観察 Observation

研究室メンバーによる自然についてのエッセー

水上の忍者の下に

2012-06-30 06:08:18 | 12.6
修士2年 嶋本祐子

 みなさんはこれ、何だかご存知ですか?晴れた日、アファンの森で調査前に湧水を飲みに行くと、この影が透明な水の底を泳いでいました。



 影の上にいたのはおなじみのアメンボ。アメンボが水上をすいすい滑ると、下の影もすいすい泳ぎます。
 小さい頃はよくアメンボを追って遊んでいましたが、影をまじまじと見たのはおそらく初めて。このまるはなんだ?体も足も細いのに、この影はなに?私はしばらく不思議に思って見ていました。
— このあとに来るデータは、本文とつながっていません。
**src/rtl/adpll_pkg.sv**
```systemverilog
// -----------------------------------------------------------------------------
// adpll_pkg
// Definitions shared by the ADPLL blocks:
//   - FSM state encoding of the counter phase detector
//   - ERROR_WIDTH-based saturation limit (symmetric, +/-MAX)
//   - saturating-increment helper
// No ports (package).
// -----------------------------------------------------------------------------
package adpll_pkg;

    localparam logic [1:0] ST_WARMUP   = 2'd0;
    localparam logic [1:0] ST_IDLE     = 2'd1;
    localparam logic [1:0] ST_REF_LEAD = 2'd2;
    localparam logic [1:0] ST_FB_LEAD  = 2'd3;

    localparam int unsigned ERROR_WIDTH_DEFAULT = 8;

    // Largest magnitude of a signed error word; -2^(w-1) is deliberately unused
    // so the range stays symmetric.
    function automatic logic [31:0] err_max(input int unsigned width);
        return (32'd1 << (width - 1)) - 32'd1;
    endfunction

    localparam logic [31:0] ERR_MAX_DEFAULT = err_max(ERROR_WIDTH_DEFAULT);

    function automatic logic [31:0] sat_inc(input logic [31:0] v, input logic [31:0] lim);
        return (v >= lim) ? lim : v + 32'd1;
    endfunction

endpackage

```
**src/rtl/edge_sync.sv**
```systemverilog
// -----------------------------------------------------------------------------
// edge_sync
// Multi-flop synchroniser followed by a rise detector (prev/curr).
//   gen_clk_i : system clock
//   reset_i   : async active-high reset
//   i_async   : asynchronous input
//   i_mask    : suppresses the rise pulse (warm-up after reset)
//   o_rise    : one-cycle pulse on a synchronised 0->1 transition
// -----------------------------------------------------------------------------
module edge_sync #(
    parameter int SYNC_STAGES = 2
) (
    input  logic gen_clk_i,
    input  logic reset_i,
    input  logic i_async,
    input  logic i_mask,
    output logic o_rise
);

    logic [SYNC_STAGES-1:0] r_sync;
    logic                   r_prev;

    always_ff @(posedge gen_clk_i or posedge reset_i) begin
        if (reset_i) begin
            r_sync <= '0;
            r_prev <= 1'b0;
        end else begin
            r_sync <= {r_sync[SYNC_STAGES-2:0], i_async};
            // prev keeps tracking while masked so a level that is already high
            // when the mask lifts is not seen as an edge
            r_prev <= r_sync[SYNC_STAGES-1];
        end
    end

    assign o_rise = r_sync[SYNC_STAGES-1] & ~r_prev & ~i_mask;

endmodule

```
**src/rtl/counter_phase_detector.sv**
```systemverilog
// -----------------------------------------------------------------------------
// counter_phase_detector
// Measures the rising-edge separation of ref and fb (in gen_clk_i cycles) and
// emits a saturated signed error for the ADPLL loop filter, plus lock status.
//   gen_clk_i     : system clock
//   reset_i       : async active-high reset
//   ref_i, fb_i   : reference / DCO feedback clocks (asynchronous)
//   error_o       : signed error, +ve = ref leads fb; 0 outside valid cycles
//   error_valid_o : one-cycle strobe per measurement
//   locked_o      : LOCK_COUNT consecutive measurements with |error|<=LOCK_THRESH
// -----------------------------------------------------------------------------
module counter_phase_detector
    import adpll_pkg::*;
#(
    parameter int ERROR_WIDTH = 8,
    parameter int SYNC_STAGES = 2,
    parameter int LOCK_THRESH = 2,
    parameter int LOCK_COUNT  = 16
) (
    input  logic                          gen_clk_i,
    input  logic                          reset_i,
    input  logic                          ref_i,
    input  logic                          fb_i,
    output logic signed [ERROR_WIDTH-1:0] error_o,
    output logic                          error_valid_o,
    output logic                          locked_o
);

    localparam int               CW  = ERROR_WIDTH - 1;
    localparam int               WW  = $clog2(SYNC_STAGES + 2);
    localparam int               LW  = $clog2(LOCK_COUNT + 1);
    localparam logic [CW-1:0]    MAX = CW'(err_max(ERROR_WIDTH));

    logic [1:0]    r_state,  w_state_nxt;
    logic [WW-1:0] r_wcnt,   w_wcnt_nxt;
    logic [CW-1:0] r_count,  w_count_nxt;
    logic [LW-1:0] r_lock,   w_lock_nxt;
    logic          r_valid;
    logic          r_locked;
    logic signed [ERROR_WIDTH-1:0] r_err;

    logic [1:0]    w_in, w_rise;
    logic          w_mask, w_ref, w_fb;
    logic          w_emit, w_neg, w_inlock;
    logic [CW-1:0] w_mag;
    logic signed [ERROR_WIDTH-1:0] w_mag_s, w_err;

    // lane 0 = ref, lane 1 = fb
    assign w_in   = {fb_i, ref_i};
    assign w_mask = (r_state == ST_WARMUP);

    for (genvar g = 0; g < 2; g++) begin : g_lane
        edge_sync #(.SYNC_STAGES(SYNC_STAGES)) u_sync (
            .gen_clk_i (gen_clk_i),
            .reset_i   (reset_i),
            .i_async   (w_in[g]),
            .i_mask    (w_mask),
            .o_rise    (w_rise[g])
        );
    end

    assign w_ref = w_rise[0];
    assign w_fb  = w_rise[1];

    always_comb begin
        w_state_nxt = r_state;
        w_wcnt_nxt  = r_wcnt;
        w_count_nxt = r_count;
        w_emit      = 1'b0;
        w_neg       = 1'b0;
        w_mag       = '0;
        case (r_state)
            ST_WARMUP: begin
                // SYNC_STAGES+1 masked cycles: synchroniser and prev both settle
                if (r_wcnt == WW'(SYNC_STAGES)) w_state_nxt = ST_IDLE;
                else                            w_wcnt_nxt  = r_wcnt + WW'(1);
            end
            ST_IDLE: begin
                if (w_ref && w_fb) begin
                    w_emit = 1'b1;
                end else if (w_ref) begin
                    w_state_nxt = ST_REF_LEAD;
                    w_count_nxt = CW'(1);
                end else if (w_fb) begin
                    w_state_nxt = ST_FB_LEAD;
                    w_count_nxt = CW'(1);
                end
            end
            ST_REF_LEAD: begin
                if (w_fb) begin
                    w_emit = 1'b1;
                    w_mag  = r_count;
                    // coincident ref edge opens the next window immediately
                    if (w_ref) w_count_nxt = CW'(1);
                    else       w_state_nxt = ST_IDLE;
                end else if (w_ref) begin
                    w_emit      = 1'b1;
                    w_mag       = MAX;
                    w_count_nxt = CW'(1);
                end else begin
                    w_count_nxt = CW'(sat_inc(32'(r_count), 32'(MAX)));
                end
            end
            ST_FB_LEAD: begin
                w_neg = 1'b1;
                if (w_ref) begin
                    w_emit = 1'b1;
                    w_mag  = r_count;
                    if (w_fb) w_count_nxt = CW'(1);
                    else      w_state_nxt = ST_IDLE;
                end else if (w_fb) begin
                    w_emit      = 1'b1;
                    w_mag       = MAX;
                    w_count_nxt = CW'(1);
                end else begin
                    w_count_nxt = CW'(sat_inc(32'(r_count), 32'(MAX)));
                end
            end
            default: w_state_nxt = ST_WARMUP;
        endcase
    end

    assign w_mag_s  = $signed({1'b0, w_mag});
    assign w_err    = w_neg ? -w_mag_s : w_mag_s;
    assign w_inlock = (32'(w_mag) <= 32'(LOCK_THRESH));

    always_comb begin
        w_lock_nxt = r_lock;
        if (w_emit)
            w_lock_nxt = w_inlock ? LW'(sat_inc(32'(r_lock), 32'(LOCK_COUNT))) : '0;
    end

    always_ff @(posedge gen_clk_i or posedge reset_i) begin
        if (reset_i) begin
            r_state  <= ST_WARMUP;
            r_wcnt   <= '0;
            r_count  <= '0;
            r_lock   <= '0;
            r_valid  <= 1'b0;
            r_err    <= '0;
            r_locked <= 1'b0;
        end else begin
            r_state  <= w_state_nxt;
            r_wcnt   <= w_wcnt_nxt;
            r_count  <= w_count_nxt;
            r_lock   <= w_lock_nxt;
            r_valid  <= w_emit;
            r_err    <= w_emit ? w_err : '0;
            // registered from the next count so lock follows its valid strobe
            r_locked <= (w_lock_nxt == LW'(LOCK_COUNT));
        end
    end

    assign error_o       = r_err;
    assign error_valid_o = r_valid;
    assign locked_o      = r_locked;

endmodule

```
 アメンボが密生した足の毛によって水をはじき、水面に立つことができるのは知っていましたが、この影は、それによってできた水面のくぼみが原因のようです。くぼみが凹レンズのようになり、太陽光が水面を通る際に光を屈折させるため、水底には光が当たらない影の部分ができるのですね。アメンボの足先を見ると、水面のくぼみには光が集まっていました。




 濁りのない湧水だから、こんなに水底の影をはっきり見ることができたのかもしれません。自然の中には常に発見があっておもしろい!と改めて。
 色々なことに対して、当たり前と思うのではなく、そうなのかと驚いたり楽しんだりする感性を持っていたいと思います。